1971 yılında Giresun Bulancak ilçesinde doğdum. Köy ilçeye çok yakın olduğu için babam dâhil hemen herkes esnaftı. Köyümüzün ilk 4 yıllık fakülte mezunu oldum. Benden sonrakilere de örnek oldum diyebilirim. Peş peşe fakülteler bitmeye başladı, mühendisler, hekimler vb. esnaflık biraz daha kenara itildi. Okul yıllarında çok zorluklar çektim. Okula sürekli yürüyerek gidip geldim. Dayım öğretmen olmasına rağmen, annemin okuryazarlığı yoktu onu okula bile göndermemişler. Babam ilkokul mezunu ama okumayı seven meraklı bir kişilik, tarih ve coğrafya konularında özellikle onlar beni hep desteklediler. Maddi zorlukların yanı sıra hep başarı ile okulları tamamladım. 1989 yılında Ege Üniversitesine başladım. Biyoloji bölümünü 4 yılda bitirdim. Ardından yüksek lisans ve doktora yaptım. 2000 yılında Dr. Ahmet Karataş oldum. 2005 yılında Doçent, 2010 yılında Profesör oldum. Halen 1995 yılında başladığım Niğde Ömer Halisdemir Üniversitesinde Profesör olarak çalışmalarımı sürdürmekteyim.

Doğa Bilimci, Prof. Dr. Ahmet Karataş

Bu yıllar içerisinde çeşitli idari görevler de aldım. Anabilim dalı başkanlığı, Biyoloji bölüm başkanlığı, Zübeyde Hanım Sağlık Yüksek Okulu Müdürlüğü yanında pek çok bilimsel dergide, editörlük, danışmanlık, hakemlik yapmaktayım. TÜBİTAK proje panellerinde, IUCN gibi uluslararası kuruluşların bilimsel komitelerinde yer aldım. Çeşitli televizyon kanallarında belgesellerde yer aldım; pek çoğunda da bilimsel danışmanlık yaptım.

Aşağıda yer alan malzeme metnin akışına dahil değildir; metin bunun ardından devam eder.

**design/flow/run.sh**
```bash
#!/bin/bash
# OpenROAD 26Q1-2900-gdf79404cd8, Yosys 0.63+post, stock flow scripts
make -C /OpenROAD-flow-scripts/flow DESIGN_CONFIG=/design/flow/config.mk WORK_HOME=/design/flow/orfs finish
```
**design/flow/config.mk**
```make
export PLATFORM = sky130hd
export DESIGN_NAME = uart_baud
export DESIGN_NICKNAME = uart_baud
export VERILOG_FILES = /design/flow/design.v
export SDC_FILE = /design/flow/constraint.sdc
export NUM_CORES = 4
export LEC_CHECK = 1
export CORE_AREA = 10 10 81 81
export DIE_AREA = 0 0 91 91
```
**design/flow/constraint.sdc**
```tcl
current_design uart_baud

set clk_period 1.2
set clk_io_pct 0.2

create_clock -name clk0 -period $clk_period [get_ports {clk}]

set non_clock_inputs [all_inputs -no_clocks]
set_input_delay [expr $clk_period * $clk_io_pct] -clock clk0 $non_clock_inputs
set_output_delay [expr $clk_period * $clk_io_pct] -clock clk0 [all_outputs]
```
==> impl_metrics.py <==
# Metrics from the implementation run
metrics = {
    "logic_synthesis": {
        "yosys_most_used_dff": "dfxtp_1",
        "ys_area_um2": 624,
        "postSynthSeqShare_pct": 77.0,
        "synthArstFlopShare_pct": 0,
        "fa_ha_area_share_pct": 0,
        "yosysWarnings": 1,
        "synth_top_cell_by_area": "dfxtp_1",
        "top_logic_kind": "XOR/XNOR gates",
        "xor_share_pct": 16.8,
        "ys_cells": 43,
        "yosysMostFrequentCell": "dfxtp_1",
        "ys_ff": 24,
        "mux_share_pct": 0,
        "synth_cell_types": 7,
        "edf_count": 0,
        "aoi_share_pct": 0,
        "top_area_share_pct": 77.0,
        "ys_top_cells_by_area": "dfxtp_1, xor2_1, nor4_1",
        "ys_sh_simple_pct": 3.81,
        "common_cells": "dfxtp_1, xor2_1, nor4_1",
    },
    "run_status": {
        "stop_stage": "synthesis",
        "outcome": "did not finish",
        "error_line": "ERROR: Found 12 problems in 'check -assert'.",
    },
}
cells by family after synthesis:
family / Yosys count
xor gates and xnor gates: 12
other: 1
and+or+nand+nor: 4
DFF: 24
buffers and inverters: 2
[./design.v]
`timescale 1ns / 1ps
module register_file 
#(
    parameter regNum = 32,
    parameter regSize = 32
)
(
   input clk,
   input rst,
   input [0:$clog2(regNum)-1] read_reg_1,    
   input [0:$clog2(regNum)-1] read_reg_2,    
   input [0:$clog2(regNum)-1] write_reg,     
   input [0:regSize-1] write_data,           
   output [0:regSize-1] rd1,                 
   output [0:regSize-1] rd2,                 
   input reg_write,                          
   input reg_update
);
integer i;
reg [0:regNum-1] registers [0:regSize-1];
reg [0:regSize-1] rd1_ = 'hz;
reg [0:regSize-1] rd2_ = 'hz;
initial begin
    for ( i = 0 ; i < regNum ; i = i + 1) begin
            registers[i] <= 0;
    end
end
    assign rd1 = rd1_;
    assign rd2 = rd2_;
    always @(read_reg_1 or read_reg_2 or reg_write or reg_update) begin 
           rd1_ <= (read_reg_1 < regSize) ? (read_reg_1 ? registers[read_reg_1] : 0) : 'hz;
           rd2_ <= (read_reg_2 < regSize) ? (read_reg_2 ? registers[read_reg_2] : 0) : 'hz;
    end
    always @(posedge clk)
    begin 
        if (reg_write == 1)
        begin
           registers[write_reg] <= write_data; 
        end
        if (rst)
        begin
            for ( i = 0 ; i < regNum ; i = i + 1) begin
                registers[i] <= 0;
            end
        end
    end
endmodule
[./run.sh]
#!/bin/bash
# OpenROAD 26Q1-2900-gdf79404cd8, Yosys 0.63+post, stock flow scripts
make -C /OpenROAD-flow-scripts/flow DESIGN_CONFIG=/design/flow/config.mk WORK_HOME=/design/flow/orfs finish
[./config.mk]
export PLATFORM = sky130hd
export DESIGN_NAME = register_file
export DESIGN_NICKNAME = register_file
export VERILOG_FILES = /design/flow/design.v
export SDC_FILE = /design/flow/constraint.sdc
export NUM_CORES = 4
export LEC_CHECK = 1
export CORE_UTILIZATION = 30
[./constraint.sdc]
current_design register_file

set clk_period 7.1
set clk_io_pct 0.2

create_clock -name clk0 -period $clk_period [get_ports {clk}]

set non_clock_inputs [all_inputs -no_clocks]
set_input_delay [expr $clk_period * $clk_io_pct] -clock clk0 $non_clock_inputs
set_output_delay [expr $clk_period * $clk_io_pct] -clock clk0 [all_outputs]
==> GITHUB_STEP_SUMMARY <==
### Metrics collected by this job

| Metric | Value |
|---|---|
| Outcome | `completed` |
| Detailed placer's ending HPWL | `124 mm` |
| Vias per cell | `5.68` |
| Slowest-stage cell, CP | `clkdlybuf4s50_1` |
| First DRT Iteration DRCs | `4,549` |
| Placer Congestion | `0.940` |
| Biggest area cells | `dfxtp_1 (39%), mux4_2 (16%), nand2_1 (15%)` |
| Max Cap Viol | `0` |
| Rel. slew slack | `27.7%` |
| Initial core utilization | `30.3%` |
| Initial antenna violation count | `10` |
| H-tree Lvls | `3` |
| Rows | `152` |
| Tool warnings | `33` |
| Largest net degree at the start of global routing | `146` |
| Top delay family on crit path | `buffers and inverters` |
| Ys Warns | `5` |
| Area delta synth->final | `14.5%` |
| Post-synth ARST share | `0%` |
| HP Class | `reg2reg` |
| Clock transition at path regs | `0.06 ns` |
| Number of I/O port buffers | `113` |
| Tcrit/Tclk final | `94.0%` |
| Critical Path AT | `5.25 ns` |
| Post-synth top flop | `dfxtp_1` |
| TNS Setup | `0 ns` |
| Worst-path fanout max | `23` |
| Final WL | `213 mm` |
| CP endpoint kind | `primary output` |
| Vias in the first global route | `45,300` |
| Die area | `175,000 sq um` |
| Hold bufs inserted after CTS | `0` |
| Layout cells sized above 1 | `15.0%` |
| Fin crit period | `6.67 ns` |
| PwrDens | `222 nW/um^2` |
| 1st-pass router iterations | `6` |
| Post-synth EDFFs | `0` |
| Vias | `46,700` |
| Setup Viol. Count Final | `0` |
| Register with the most flip-flops | `registers` |
| Synth area leader | `dfxtp_1` |
| Max-area cell share | `39.4%` |
| CTS tree | `built` |
| Critical Path RT | `5.68 ns` |
| Final hold viol count | `0` |
| Clk sinks | `1,024` |
| Core footprint | `172,000 sq um` |
| First-pass GRT wire length | `307 mm` |
| Regs by FF count | `registers x1024` |
| CP startpoint kind | `input pin` |
| Post-Syn Area | `52,000 sq um` |
| Remaining Overflow, GRT | `0` |
| Fmax | `150 MHz` |
| Yosys stat cell total | `5,973` |
| Final Skew | `0 ns` |
| Overall Power | `13.2 mW` |
| Fin. max-slew vios | `0` |
| I/O pin cnt | `115` |
| Worst-Margin Slew | `1.08 ns` |
| WP buf/inv | `5` |
| Seq share, synth | `39.4%` |
| Final antenna-violating net count | `0` |
| # Post-CTS Setup Buffers | `0` |
| Root Driver | `clkbuf_16` |
| Gr usage total | `24.8%` |
| CP cell instances | `clkdlybuf4s50_1 > buf_4 > nor2b_4 > buf_12 > a22o_1 > a211oi_1 > nor3_1 > buf_4 > clkdlybuf4s50_1` |
| Max Root-Sink Buffers | `3` |
| Inserted Clock Buffers | `110` |
| Die width | `418 um` |
| Unique cell types | `44` |
| Largest stage delay on the critical path | `0.79 ns` |
| Mapped Cells | `5,973` |
| Synthesized area per cell | `8.70 sq um` |
| Setup CP Type | `in2out` |
| Yosys Chip Area | `52,000 sq um` |
| Worst-Skew Late Latency | `0.71 ns` |
| Max reg flops | `1,024` |
| Die y size | `418 um` |
| # resized after CTS | `0` |
| Yosys reg bits | `1,024` |
| Post-synth top cells | `nand2_1 (2,088), a21oi_1 (1,064), dfxtp_1 (1,024)` |
| WL per Instance | `26.0 um` |
| Most frequent cell after synthesis | `nand2_1` |
| Peak supply drop | `0.195 mV` |
| Unrepaired setup endpoints after global routing | `false` |
| Drt drc | `0` |
| Leak | `19.3 nW` |
-- worst min-delay path, delay by kind of cell (launching register included) --
family	cells	cell delay, ns
AND/OR/NAND/NOR	1	0.05
flip-flops	1	0.31
AND-OR/OR-AND	1	0.05
-- cells by family (layout without fill, tap and decap cells) --
logic type             after synthesis  in the layout  share of synthesized area, %
buffers and inverters              614            546                          5.28
AND/OR/NAND/NOR                   2267           2267                          17.1
AND-OR/OR-AND                     1361           1361                          14.6
multiplexers                       707            707                          23.5
other                                0              7                             0
flip-flops                        1024           1024                          39.4
-- final timing paths --
kind                          start                 to  slack (ns)  cells past startpoint
setup / recovery      read_reg_2[1]            rd2[25]        0.43                      9
hold / removal    registers[31][14]  registers[31][14]        0.47                      2
setup reg to reg  registers[19][19]  registers[19][19]        6.41                      2
hold reg to reg   registers[31][14]  registers[31][14]        0.47                      2
-- stage by stage --
stage | utilization [%] | cells | hold WS [ns] | worst slack, ns | area (sq um)
floorplan | - | 5973 | 0.441 | 2.78 | 52000
global placement | 32.4 | 8017 | 0.452 | 0.558 | 55700
detailed placement | 32.4 | 8017 | 0.457 | 0.564 | 55700
CTS | 34.6 | 8215 | 0.465 | 0.543 | 59500
global route | 34.6 | 8218 | 0.482 | 0.377 | 59500
finish | 34.7 | 8222 | 0.465 | 0.428 | 59500
-- cells in the final DEF (no fill, tap or decap), drive strengths merged, types with 24 or more instances in the layout --
cell type,instances
buf,242
a211oi,47
mux4,400
mux2i,284
nor2,37
nor2b,35
nand2,2088
dfxtp,1024
a21oi,1064
o22ai,42
a2111oi,24
clkbuf,163
a22oi,84
o221ai,24
nor3,43
clkdlybuf4s50,104
a22o,48
-- report_power, final --
part / total (mW) / internal, mW / switching, mW
clock network: 6.16 / 3.69 / 2.47
logic: 1.21 / 0.391 / 0.818
registers: 5.82 / 5.79 / 0.0299
total: 13.2 / 9.87 / 3.32
-- per-layer routing --
metal  GRT usage, %  up-vias  share of wire [%]
met5          0.111        -              0.039
met4           15.2       12                7.7
met3           11.4      687                 13
met2           37.1     2763                 44
met1           29.2    22600                 35
li1               -    20600                  -
-- cell type report --
class                           instances  area [sq um]
Fill cell                           17000        112000
Multi-Input combinational cell       4335         29100
Inverter                                1          3.75
Timing Repair Buffer                  347          3170
Antenna cell                            7          17.5
Sequential cell                      1024         20500
Clock inverter                         36           591
Clock buffer                          162          3240
Tap cell                             2310          2890
Power is estimated from default activity; no workload was simulated.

Vakit ölçüsünde dünyanın her tarafında biyolojik araştırmalar yapmaya gayret ediyorum. Özellikle çevre ülkelerden çalışmaya başladım. 2006 yılında ilk önce Ürdün’e gittim. Daha önce yurtdışına gitmiştim ama yurt dışını gezen çokça insanımız olmasına rağmen, bunların çoğu turistik gezi şeklindedir. Yabancıların ülkemizde yaptığı gibi bizim yurtdışına bilimsel çalışma maksatlı geziler bahsettiğim. Özellikle İsrailli botanikçiler (Kaçkarlar’da sıkça görebilirsiniz) veya yurdumuzun dört bir yanında rastlayabileceğimiz Orta Avrupalı böcek uzmanları gibi (bunlar elini kolunu sallayıp bizden bile rahat bir şekilde ülkemizde örnekler toplayabiliyor) geziler önceden yok denecek kadar azdı. Bir Türkün yurtdışında bilimsel çalışma yapması, yurtdışında örnekler toplaması, yeni bitkilere, hayvanlara isimler vermesi çokça nadir olan durumlardı. Bizden önce bu durumlara örnek verebileceğimiz istisna bir kişi söyleyebilirim.  Önceleri Gazi Üniversitesinde çalışan sonra Van Yüzüncü Yıl Üniversitesinden emekli olan Prof. Dr. Ahmet Ömer KOÇAK; dünyanın her tarafına gidip arazi çalışması yapan kelebekçi hocamızı örnek verebiliriz. O’nun dışında yurtdışında arazi çalışmaları yapan başka birini bilmiyordum.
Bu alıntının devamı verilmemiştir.